What preamp creates the largest soundstage?


I have always loved a large soundstage.  I have a small listening room (10x10) and have mini-monitors, driven by a tube amp.  I have played a lot with speaker placement, room acoustics, listening position to create a large soundstage.  I have rolled tubes on the amp and made dramatic improvements. (I have purposely left details on the brands of tubes, amp and speakers out, because I don’t want side comments to distract from my question)

i have a digital source into a solid state naim preamp.  I home demo’ed a well reviewed preamp, and was surprised at how much the soundstage shrunk, both side to side and top downward.  It was deeper, and did have much of the tube magic, but I could not live without the big soundstage.  

so my question is, does anyone have experience with a preamp that produces a big soundstage?  I am looking for recommendations on what to demo next. While I lean toward tubes, I am open to solid state.  I am okay either new or used, and could spend in the 5k range, but would be happy to spend less.  Also comments on specific brands (i.e. xyz is known to have great soundstage in all their preamps) as opposed to models, are welcome.

and I will be the first to admit that perhaps the very large soundstage is not “accurate”to real music, but boy is it seductive and I love it and can’t live without it.

meiatflask
DHT preamps produce the most 3D /holographic soundstage.Probably because those same tubes do the same thing when used in power amps.Which is why so many people love SET amplifiers.Except you are better off getting those qualities in your preamp and using any type of power amp that lets those qualities through because SET amplifiers are incredibly speaker fussy.Plus a really good DHT preamp will cost you a lot less than a really good SET power amplifier.
I have found my Coincident CSL using the Psvane WE replica 101D tubes to be wonderful with respect to spacial presentation.  
DHT preamps produce the most 3D /holographic soundstage.Probably because those same tubes do the same thing when used in power amps.
This statement is entirely false. Soundstage is not created by how the filament interacts with the input signal! And we can also show easily enough that SETs don't rule the roost when it comes to creating a 3D soundstage.
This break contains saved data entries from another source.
From an optimization exercise on the open Yosys and OpenROAD flow, aimed at small area; shortcuts taken in it are not production practice.
In this exercise RTL edits were held to simulation tests only and were not proved equivalent to the original.
No driver is modelled on the clock port, so clocking that relies on it looks cheaper here than on a real chip.
Power figures rest on the tool's default switching activity, not on a simulated workload.

**flow/config.mk**
```make
export PLATFORM = sky130hd
export DESIGN_NAME = irdata_core
export DESIGN_NICKNAME = irdata_core
export VERILOG_FILES = /design/flow/design.v
export SDC_FILE = /design/flow/constraint.sdc
export NUM_CORES = 4
export LEC_CHECK = 0
export CAP_MARGIN = 0
export CORE_MARGIN = 2
export CORE_UTILIZATION = 40
export SLEW_MARGIN = 0
```
**flow/constraint.sdc**
```tcl
create_clock -name core_clock -period 10.0 [get_ports {clk}]
set_input_delay 2.0000 -clock core_clock [delete_from_list [all_inputs] [get_ports {clk}]]
set_output_delay 2.0000 -clock core_clock [all_outputs]
set_load 0.01 [all_outputs]
```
To get the soundstage right, the circuit has to have bandwidth such that phase shift does not exist in the essential regions where it makes the most difference to the human ear. For the most part this is the Fletcher-Munson  curve frequencies, about 3-7KHz. If the preamp lacks bandwidth past 30KHz its not going to get this right.


So a DHT preamp would only work if its bandwidth met this criteria. It would be doing this because of bandwidth and low distortion, not due to the DHT.
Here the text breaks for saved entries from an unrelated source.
From an optimization exercise on the open Yosys and OpenROAD flow, aimed at small area; shortcuts taken in it are not production practice.
The RTL was checked by simulation tests, not by an equivalence proof against the original design.
The clock input has no modelled driver; a real chip could not lean on it and would need a root buffer or a full tree.
Power is estimated from default activity; no workload was simulated.

==> 05-24: inputs <==
==> flow/design.v (excerpt) <==
module camctl (
    input  wire        clk,
    input  wire        rst,
    input  wire        cmd_valid,
    output wire        cmd_ready,
    input  wire [2:0]  cmd_op,
    input  wire [7:0]  cmd_addr,
    input  wire [7:0]  cmd_val,
    output wire        rsp_valid,
    output wire [1:0]  rsp_status,
    output wire [7:0]  rsp_code,
    output wire [7:0]  rsp_data,
    output wire        tr_req,
    output wire        tr_we,
    output wire [7:0]  tr_addr,
    output wire [7:0]  tr_wdata,
    input  wire        tr_done,
    input  wire        tr_fail,
    input  wire [7:0]  tr_rdata,
    output wire        log_valid,
    output wire [1:0]  log_kind,
    output wire [7:0]  log_data,
    input  wire        s_valid,
    input  wire [7:0]  s_data,
    input  wire        s_last,
    input  wire        s_restart,
    input  wire        cfg_varlen,
    input  wire [23:0] cfg_expected,
    output wire        q_valid,
    output wire [1:0]  q_outcome,
    output wire        q_close,
    output wire [11:0] q_len
);
    camctl_bus u_bus (
        .clk        (clk),
        .rst        (rst),
        .cmd_valid  (cmd_valid),
  ...
Settings: LEC_CHECK=0, CAP_MARGIN=20, CORE_MARGIN=2, CORE_UTILIZATION=65, SLEW_MARGIN=20; clock period 6.0 ns.
standard.sh (not shown) runs the stock make flow with config.mk's settings and CLKGATE_MAP_FILE= SYNTH_SCRIPT=/design/flow/synth_recipe.tcl, a recipe that flattens the netlist after the stock synthesis.
==> flow/flow/run.sh <==
#!/bin/bash
# Standard ORFS layout with three changes:
#  - after the standard synthesis, its combinational logic is re-mapped for
#    area by flow/resyn.tcl (registers untouched);
#  - ports get buf_1 buffers;
#  - the clock tree is two levels of buffers built by flow/cts_hook.tcl.
# Each tool's output goes to a log file in this folder.
set -euo pipefail
here=$(pwd)
lib=$FLOW_HOME/platforms/sky130hd/lib/sky130_fd_sc_hd__tt_025C_1v80.lib
res=$here/orfs/results/sky130hd/camctl/base

bash standard.sh synth > synth.log 2>&1

cp $res/1_2_yosys.v $here/std_synth.v
export RESYN_IN=$here/std_synth.v
export RESYN_OUT=$here/resyn.v
export RESYN_LIB=$lib
export RESYN_ABC=$here/flow/resyn.abc
export RESYN_DONT_USE="$(grep -o 'cell *( *"\?sky130_fd_sc_hd__\(lpflow\|probe\)[a-z0-9_]*' $lib | grep -o 'sky130_fd_sc_hd__[a-z0-9_]*' | sort -u | tr '\n' ' ')"
yosys -c $here/flow/resyn.tcl > resyn.log 2>&1
cp $here/resyn.v $res/1_2_yosys.v
rm -f $res/1_synth.odb $res/1_synth.sdc

export BUFFER_PORTS_ARGS="-buffer_cell sky130_fd_sc_hd__buf_1"
export PRE_CTS_TCL="$here/flow/cts_hook.tcl"
export MY_CTS_LEAVES=${MY_CTS_LEAVES:-10}
export MY_CTS_LEAF=${MY_CTS_LEAF:-sky130_fd_sc_hd__clkbuf_8}
export MY_CTS_ROOT=${MY_CTS_ROOT:-sky130_fd_sc_hd__clkbuf_8}
bash standard.sh > layout.log 2>&1
==> flow/flow/cts_hook.tcl <==
# Sourced by ORFS cts.tcl before its clock_tree_synthesis call (PRE_CTS_TCL).
# Replaces clock_tree_synthesis with a two-level tree: one root buffer on the
# clock port driving one leaf buffer per group of flip-flops (the
# placed clock pins split at medians into groups of nearly equal size).
# Every flip-flop is two buffers from the port.

proc clock_tree_synthesis { args } {
  set nleaf     [expr { [info exists ::env(MY_CTS_LEAVES)] ? $::env(MY_CTS_LEAVES) : 4 }]
  set leaf_cell [expr { [info exists ::env(MY_CTS_LEAF)] ? $::env(MY_CTS_LEAF) : "sky130_fd_sc_hd__clkbuf_8" }]
  set root_cell [expr { [info exists ::env(MY_CTS_ROOT)] ? $::env(MY_CTS_ROOT) : "sky130_fd_sc_hd__clkbuf_4" }]
  set db    [ord::get_db]
  set block [ord::get_db_block]
  set clk   [$block findNet clk]
  set sinks {}
  set xs {}
  set ys {}
  foreach it [$clk getITerms] {
    set loc [$it getAvgXY]
    lappend sinks $it
    lappend xs [lindex $loc 1]
    lappend ys [lindex $loc 2]
  }
  set n [llength $sinks]
  puts "my_cts: $n sinks, $nleaf leaves of $leaf_cell, root $root_cell"
  # split the largest group at its median along its wider side until there
  # are nleaf groups
  set all {}
  for { set i 0 } { $i < $n } { incr i } { lappend all $i }
  set groups [list $all]
  while { [llength $groups] < $nleaf } {
    set big 0
    for { set g 1 } { $g < [llength $groups] } { incr g } {
      if { [llength [lindex $groups $g]] > [llength [lindex $groups $big]] } { set big $g }
    }
    set members [lindex $groups $big]
    set gx {}
    set gy {}
    foreach i $members {
      lappend gx [lindex $xs $i]
      lappend gy [lindex $ys $i]
    }
    set wx [expr { [tcl::mathfunc::max {*}$gx] - [tcl::mathfunc::min {*}$gx] }]
    set wy [expr { [tcl::mathfunc::max {*}$gy] - [tcl::mathfunc::min {*}$gy] }]
    set keyed {}
    foreach i $members {
      lappend keyed [list $i [expr { $wx >= $wy ? [lindex $xs $i] : [lindex $ys $i] }]]
    }
    set sorted {}
    foreach e [lsort -integer -index 1 $keyed] { lappend sorted [lindex $e 0] }
    set h [expr { [llength $sorted] / 2 }]
    set groups [lreplace $groups $big $big \
      [lrange $sorted 0 [expr { $h - 1 }]] [lrange $sorted $h end]]
  }
  set nleaf [llength $groups]
  set asg [lrepeat $n 0]
  set cx {}
  set cy {}
  set sc {}
  set k 0
  foreach g $groups {
    set sx 0.0
    set sy 0.0
    foreach i $g {
      lset asg $i $k
      set sx [expr { $sx + [lindex $xs $i] }]
      set sy [expr { $sy + [lindex $ys $i] }]
    }
    lappend cx [expr { int($sx / [llength $g]) }]
    lappend cy [expr { int($sy / [llength $g]) }]
    lappend sc [llength $g]
    incr k
  }
  set root_master [$db findMaster $root_cell]
  set leaf_master [$db findMaster $leaf_cell]
  set root [odb::dbInst_create $block $root_master clkbuf_root]
  set rnet [odb::dbNet_create $block clknet_root]
  $rnet setSigType CLOCK
  [$root findITerm A] connect $clk
  [$root findITerm X] connect $rnet
  set ax 0.0
  set ay 0.0
  set used 0
  for { set k 0 } { $k < $nleaf } { incr k } {
    if { [lindex $sc $k] == 0 } { continue }
    set b [odb::dbInst_create $block $leaf_master clkbuf_leaf_$k]
    set net [odb::dbNet_create $block clknet_leaf_$k]
    $net setSigType CLOCK
    [$b findITerm A] connect $rnet
    [$b findITerm X] connect $net
    for { set i 0 } { $i < $n } { incr i } {
      if { [lindex $asg $i] == $k } {
        set it [lindex $sinks $i]
        $it disconnect
        $it connect $net
      }
    }
    $b setLocation [lindex $cx $k] [lindex $cy $k]
    $b setPlacementStatus PLACED
    set ax [expr { $ax + [lindex $cx $k] }]
    set ay [expr { $ay + [lindex $cy $k] }]
    incr used
    puts "my_cts: leaf $k at [lindex $cx $k] [lindex $cy $k] with [lindex $sc $k] sinks"
  }
  $root setLocation [expr { int($ax / $used) }] [expr { int($ay / $used) }]
  $root setPlacementStatus PLACED
  $clk setSigType CLOCK
  set_propagated_clock [all_clocks]
}
==> flow/flow/resyn.abc <==
strash
&get -n
&deepsyn -T 10 -S 1
&put
dch -f
&get -n
&nf
&put
==> flow/flow/resyn.tcl <==
# Yosys script (yosys -c): re-map the combinational logic of the standard
# synthesis netlist for area. Flip-flops and tie cells stay as they are, with
# their instance names, so the registers match the standard synthesis.
# Environment: RESYN_IN, RESYN_OUT (netlists), RESYN_LIB (liberty),
# RESYN_ABC (abc script), RESYN_DONT_USE (cells abc must not use).
yosys read_liberty -ignore_miss_func $::env(RESYN_LIB)
yosys read_verilog $::env(RESYN_IN)
yosys hierarchy -top camctl
yosys setattr -mod -set keep_hierarchy 1 sky130_fd_sc_hd__*df* sky130_fd_sc_hd__*dl* sky130_fd_sc_hd__conb_1
yosys flatten
yosys opt_clean -purge
set dont_use {}
foreach c $::env(RESYN_DONT_USE) { lappend dont_use -dont_use $c }
yosys abc -liberty $::env(RESYN_LIB) {*}$dont_use -script $::env(RESYN_ABC)
yosys opt_clean -purge
yosys read_liberty -lib -overwrite -ignore_miss_func $::env(RESYN_LIB)
yosys hilomap -singleton -hicell sky130_fd_sc_hd__conb_1 HI -locell sky130_fd_sc_hd__conb_1 LO
yosys insbuf -buf sky130_fd_sc_hd__buf_4 A X
yosys select camctl
yosys stat -liberty $::env(RESYN_LIB)
yosys check -assert
yosys write_verilog -noattr -nohex -nodec -selected $::env(RESYN_OUT)
==> 06-16 (differences from 05-24) <==
==> flow/flow/run.sh (replaced) <==
#!/bin/bash
# Standard ORFS layout with three changes:
#  - after the standard synthesis, its combinational logic is re-mapped for
#    area by flow/resyn.tcl (registers untouched), with each flow/resyn_*.abc
#    script; the smallest netlist whose pre-layout setup slack is at least
#    0.6 ns is laid out (the standard netlist if none is);
#  - ports get buf_1 buffers;
#  - the clock tree is two levels of buffers built by flow/cts_hook.tcl.
# Each tool's output goes to a log file in this folder.
set -euo pipefail
here=$(pwd)
platform=$FLOW_HOME/platforms/sky130hd
lib=$platform/lib/sky130_fd_sc_hd__tt_025C_1v80.lib
res=$here/orfs/results/sky130hd/camctl/base

bash standard.sh synth > synth.log 2>&1

cp $res/1_2_yosys.v $here/std_synth.v
dont_use="$(grep -o 'cell *( *"\?sky130_fd_sc_hd__\(lpflow\|probe\)[a-z0-9_]*' $lib | grep -o 'sky130_fd_sc_hd__[a-z0-9_]*' | sort -u | tr '\n' ' ')"
for abc in $here/flow/resyn_*.abc; do
    c=$(basename $abc .abc)
    (
        RESYN_IN=$here/std_synth.v RESYN_OUT=$here/$c.v RESYN_LIB=$lib RESYN_ABC=$abc \
        RESYN_DONT_USE="$dont_use" yosys -c $here/flow/resyn.tcl > $c.log 2>&1 || true
    ) &
done
wait
best=$here/std_synth.v
best_area=
for abc in $here/flow/resyn_*.abc; do
    c=$(basename $abc .abc)
    [[ -s $here/$c.v ]] || continue
    area=$(grep "Chip area for module '\\\\camctl'" $c.log | tail -1 | awk '{print $NF}')
    STA_NETLIST=$here/$c.v STA_PLATFORM=$platform STA_SDC=$here/constraint.sdc \
        openroad -no_init -exit $here/flow/sta.tcl > $c.sta.log 2>&1 || true
    slack=$(grep '^slack' $c.sta.log | awk '{print $2}')
    echo "$c area $area slack $slack" >> choice.log
    [[ -n "$area" && -n "$slack" ]] || continue
    if awk -v s=$slack 'BEGIN { exit !(s >= 0.6) }' &&
       { [[ -z "$best_area" ]] || awk -v a=$area -v b=$best_area 'BEGIN { exit !(a < b) }'; }; then
        best=$here/$c.v
        best_area=$area
    fi
done
echo "chosen $best" >> choice.log
cp $best $res/1_2_yosys.v
rm -f $res/1_synth.odb $res/1_synth.sdc

export BUFFER_PORTS_ARGS="-buffer_cell sky130_fd_sc_hd__buf_1"
export PRE_CTS_TCL="$here/flow/cts_hook.tcl"
export MY_CTS_LEAVES=${MY_CTS_LEAVES:-8}
export MY_CTS_LEAF=${MY_CTS_LEAF:-sky130_fd_sc_hd__clkbuf_8}
export MY_CTS_ROOT=${MY_CTS_ROOT:-sky130_fd_sc_hd__clkbuf_4}
bash standard.sh > layout.log 2>&1
--- a/flow/flow/cts_hook.tcl
+++ b/flow/flow/cts_hook.tcl
@@ -22,17 +22,19 @@
   }
   set n [llength $sinks]
   puts "my_cts: $n sinks, $nleaf leaves of $leaf_cell, root $root_cell"
-  # split the largest group at its median along its wider side until there
-  # are nleaf groups
+  # split the clock pins at medians, along the wider side of each group,
+  # into nleaf groups of nearly equal size
   set all {}
   for { set i 0 } { $i < $n } { incr i } { lappend all $i }
-  set groups [list $all]
-  while { [llength $groups] < $nleaf } {
-    set big 0
-    for { set g 1 } { $g < [llength $groups] } { incr g } {
-      if { [llength [lindex $groups $g]] > [llength [lindex $groups $big]] } { set big $g }
+  set todo [list [list $all $nleaf]]
+  set groups {}
+  while { [llength $todo] > 0 } {
+    lassign [lindex $todo 0] members k
+    set todo [lrange $todo 1 end]
+    if { $k <= 1 } {
+      lappend groups $members
+      continue
     }
-    set members [lindex $groups $big]
     set gx {}
     set gy {}
     foreach i $members {
@@ -47,9 +49,10 @@
     }
     set sorted {}
     foreach e [lsort -integer -index 1 $keyed] { lappend sorted [lindex $e 0] }
-    set h [expr { [llength $sorted] / 2 }]
-    set groups [lreplace $groups $big $big \
-      [lrange $sorted 0 [expr { $h - 1 }]] [lrange $sorted $h end]]
+    set k1 [expr { $k / 2 }]
+    set h [expr { [llength $sorted] * $k1 / $k }]
+    lappend todo [list [lrange $sorted 0 [expr { $h - 1 }]] $k1]
+    lappend todo [list [lrange $sorted $h end] [expr { $k - $k1 }]]
   }
   set nleaf [llength $groups]
   set asg [lrepeat $n 0]
==> flow/flow/resyn_amap.abc (new file) <==
strash
&get -n
&deepsyn -T 10 -S 1
&put
dch -f
amap
==> flow/flow/resyn_nf.abc (new file) <==
strash
&get -n
&deepsyn -T 10 -S 1
&put
dch -f
&get -n
&nf
&put
==> flow/flow/resyn_nfr.abc (new file) <==
strash
&get -n
&deepsyn -T 10 -S 1
&put
dch -f
&get -n
&nf -R 1000
&put
==> flow/flow/sta.tcl (new file) <==
# Pre-layout setup slack of a netlist (no wires, ideal clock), to choose
# among re-mapped netlists. Environment: STA_NETLIST, STA_PLATFORM (the
# platform folder), STA_SDC.
set p $::env(STA_PLATFORM)
read_lef $p/lef/sky130_fd_sc_hd.tlef
read_lef $p/lef/sky130_fd_sc_hd_merged.lef
read_liberty $p/lib/sky130_fd_sc_hd__tt_025C_1v80.lib
read_verilog $::env(STA_NETLIST)
link_design camctl
read_sdc $::env(STA_SDC)
puts "slack [sta::format_time [sta::worst_slack_cmd max] 3]"
- CORE_UTILIZATION: 65 -> 72
removed: flow/flow/resyn.abc
==> 11-22 (differences from 05-24) <==
--- a/flow/flow/run.sh
+++ b/flow/flow/run.sh
@@ -24,7 +24,7 @@
 
 export BUFFER_PORTS_ARGS="-buffer_cell sky130_fd_sc_hd__buf_1"
 export PRE_CTS_TCL="$here/flow/cts_hook.tcl"
-export MY_CTS_LEAVES=${MY_CTS_LEAVES:-10}
+export MY_CTS_LEAVES=${MY_CTS_LEAVES:-8}
 export MY_CTS_LEAF=${MY_CTS_LEAF:-sky130_fd_sc_hd__clkbuf_8}
-export MY_CTS_ROOT=${MY_CTS_ROOT:-sky130_fd_sc_hd__clkbuf_8}
+export MY_CTS_ROOT=${MY_CTS_ROOT:-sky130_fd_sc_hd__clkbuf_4}
 bash standard.sh > layout.log 2>&1
--- a/flow/flow/cts_hook.tcl
+++ b/flow/flow/cts_hook.tcl
@@ -22,17 +22,19 @@
   }
   set n [llength $sinks]
   puts "my_cts: $n sinks, $nleaf leaves of $leaf_cell, root $root_cell"
-  # split the largest group at its median along its wider side until there
-  # are nleaf groups
+  # split the clock pins at medians, along the wider side of each group,
+  # into nleaf groups of nearly equal size
   set all {}
   for { set i 0 } { $i < $n } { incr i } { lappend all $i }
-  set groups [list $all]
-  while { [llength $groups] < $nleaf } {
-    set big 0
-    for { set g 1 } { $g < [llength $groups] } { incr g } {
-      if { [llength [lindex $groups $g]] > [llength [lindex $groups $big]] } { set big $g }
+  set todo [list [list $all $nleaf]]
+  set groups {}
+  while { [llength $todo] > 0 } {
+    lassign [lindex $todo 0] members k
+    set todo [lrange $todo 1 end]
+    if { $k <= 1 } {
+      lappend groups $members
+      continue
     }
-    set members [lindex $groups $big]
     set gx {}
     set gy {}
     foreach i $members {
@@ -47,9 +49,10 @@
     }
     set sorted {}
     foreach e [lsort -integer -index 1 $keyed] { lappend sorted [lindex $e 0] }
-    set h [expr { [llength $sorted] / 2 }]
-    set groups [lreplace $groups $big $big \
-      [lrange $sorted 0 [expr { $h - 1 }]] [lrange $sorted $h end]]
+    set k1 [expr { $k / 2 }]
+    set h [expr { [llength $sorted] * $k1 / $k }]
+    lappend todo [list [lrange $sorted 0 [expr { $h - 1 }]] $k1]
+    lappend todo [list [lrange $sorted $h end] [expr { $k - $k1 }]]
   }
   set nleaf [llength $groups]
   set asg [lrepeat $n 0]
- CORE_UTILIZATION: 65 -> 80
==> qor summary <==
| item | 05-24 | 11-22 | 06-16 |
|---|---|---|---|
| Worst-case clock skew | 37.7 ps | - | 14.8 ps |
| Cell leakage power | 0.00238 uW | - | 0.00226 uW |
| Sum of negative setup slack | 0 ps | - | 0 ps |
| Tap cell count | 111 | - | 105 |
| Combinational share of power | 29.3% | - | 32.9% |
| CP max stage delay | 390 ps | - | 410 ps |
| Non-CTS inverters | 44 | - | 119 |
| Synthesized net count | 689 | 689 | 746 |
| Max_slew headroom | 41.5% | - | 35.9% |
| Worst Hold Class | flip-flop to flip-flop | - | flip-flop to flip-flop |
| Outcome | no timing/DRC/antenna violations | aborted with a tool error | no timing/DRC/antenna violations |
| Last stage reached | - | 3_3_place_gp | - |
| Share of the final layout cell area in multi-input gates | 37.0% | - | 32.8% |
| Maxcap violations | 0 | - | 0 |
| Worst Path Required | 4800 ps | - | 6370 ps |
| Cell depth of the worst min-delay path | 0 | - | 0 |
| Seq pwr | 1200 uW | - | 1140 uW |
| Fraction of final layout cells sized beyond drive strength 1 | 2.22% | - | 2.44% |
| Die width | 101 um | 91.5 um | 96.0 um |
| Placer's final routability congestion estimate | 0.946 | - | 0.968 |
| Iter 0 DRT Violations | 413 | - | 564 |
| Instance count on the critical path | 10 | - | 28 |
| Hold wc startpoint | u_rx.pts[25]$_DFFE_PP_ | - | u_rx.pts[31]$_DFFE_PP_ |
| Clock-pin slew reported for the worst setup and hold paths after clock tree synthesis | 50 ps | - | 100 ps |
| # DRC | 0 | - | 0 |
The clock cells of 05-24 and 06-16 come from the design's own scripts or RTL, not from TritonCTS.

==> what the ideal ports hide <==
Ports are ideal in the flow. The routed layouts listed here were re-timed in OpenROAD.
Step 1 sets driving cells, clkbuf_16 on the clock port and buf_2 on the other inputs (assumed; they add their load-dependent delay and slew).
Step 2 times the ports against the registers' clock, not the clock port: input delays grow and output delays shrink by t, the midpoint of the rising clock arrivals with the driver on.
a / b / c = no drivers / after step 1 / after step 2; a / b = the first two.
run	shift t [ns]	setup WS [ns]	hold slack, ns	clock arrival spread, ns	slew at the worst register clock pin (ns)
05-24	0.426	1.517 / 1.495 / 1.495	0.443 / 0.443 / 0.443	0.049 / 0.049	0.11 / 0.11
06-16	0.504	0.740 / 0.740 / 0.353	0.462 / 0.462 / 0.462	0.019 / 0.019	0.11 / 0.11
After both steps every run listed still meets setup and hold. The setup slack of 06-16, which loses most, moves by 0.000 ns with the drivers and by -0.387 ns with both steps.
I recommend to anyone that is interested in getting to the bottom of this sort of thing to get a decent set of microphones and a good studio quality recorder. Go out and make a good, 2-mic recording that you can stand to listen to over and over- and then produce it on LP and a digital format. In the case of LP you don't have to produce 500 copies or the like; a test LP is fine. Now you'll have a real reference- because you were there at the recording session and you have the master tapes or master file.
The "make your own reference recording" is a great idea and easily done. Outside of DSP or some effect, I think the soundstage comes from the recording. I do not want any component "blocking" the recording’s soundstage in any form. Or any room obstacles as well. I find even great mono recordings can have a wide soundstage.

Ralph, would monoblock versions of a stereo amp have any improvement of the soundstage?



Ralph, would monoblock versions of a stereo amp have any improvement of the soundstage?
They often do because there is less crosstalk.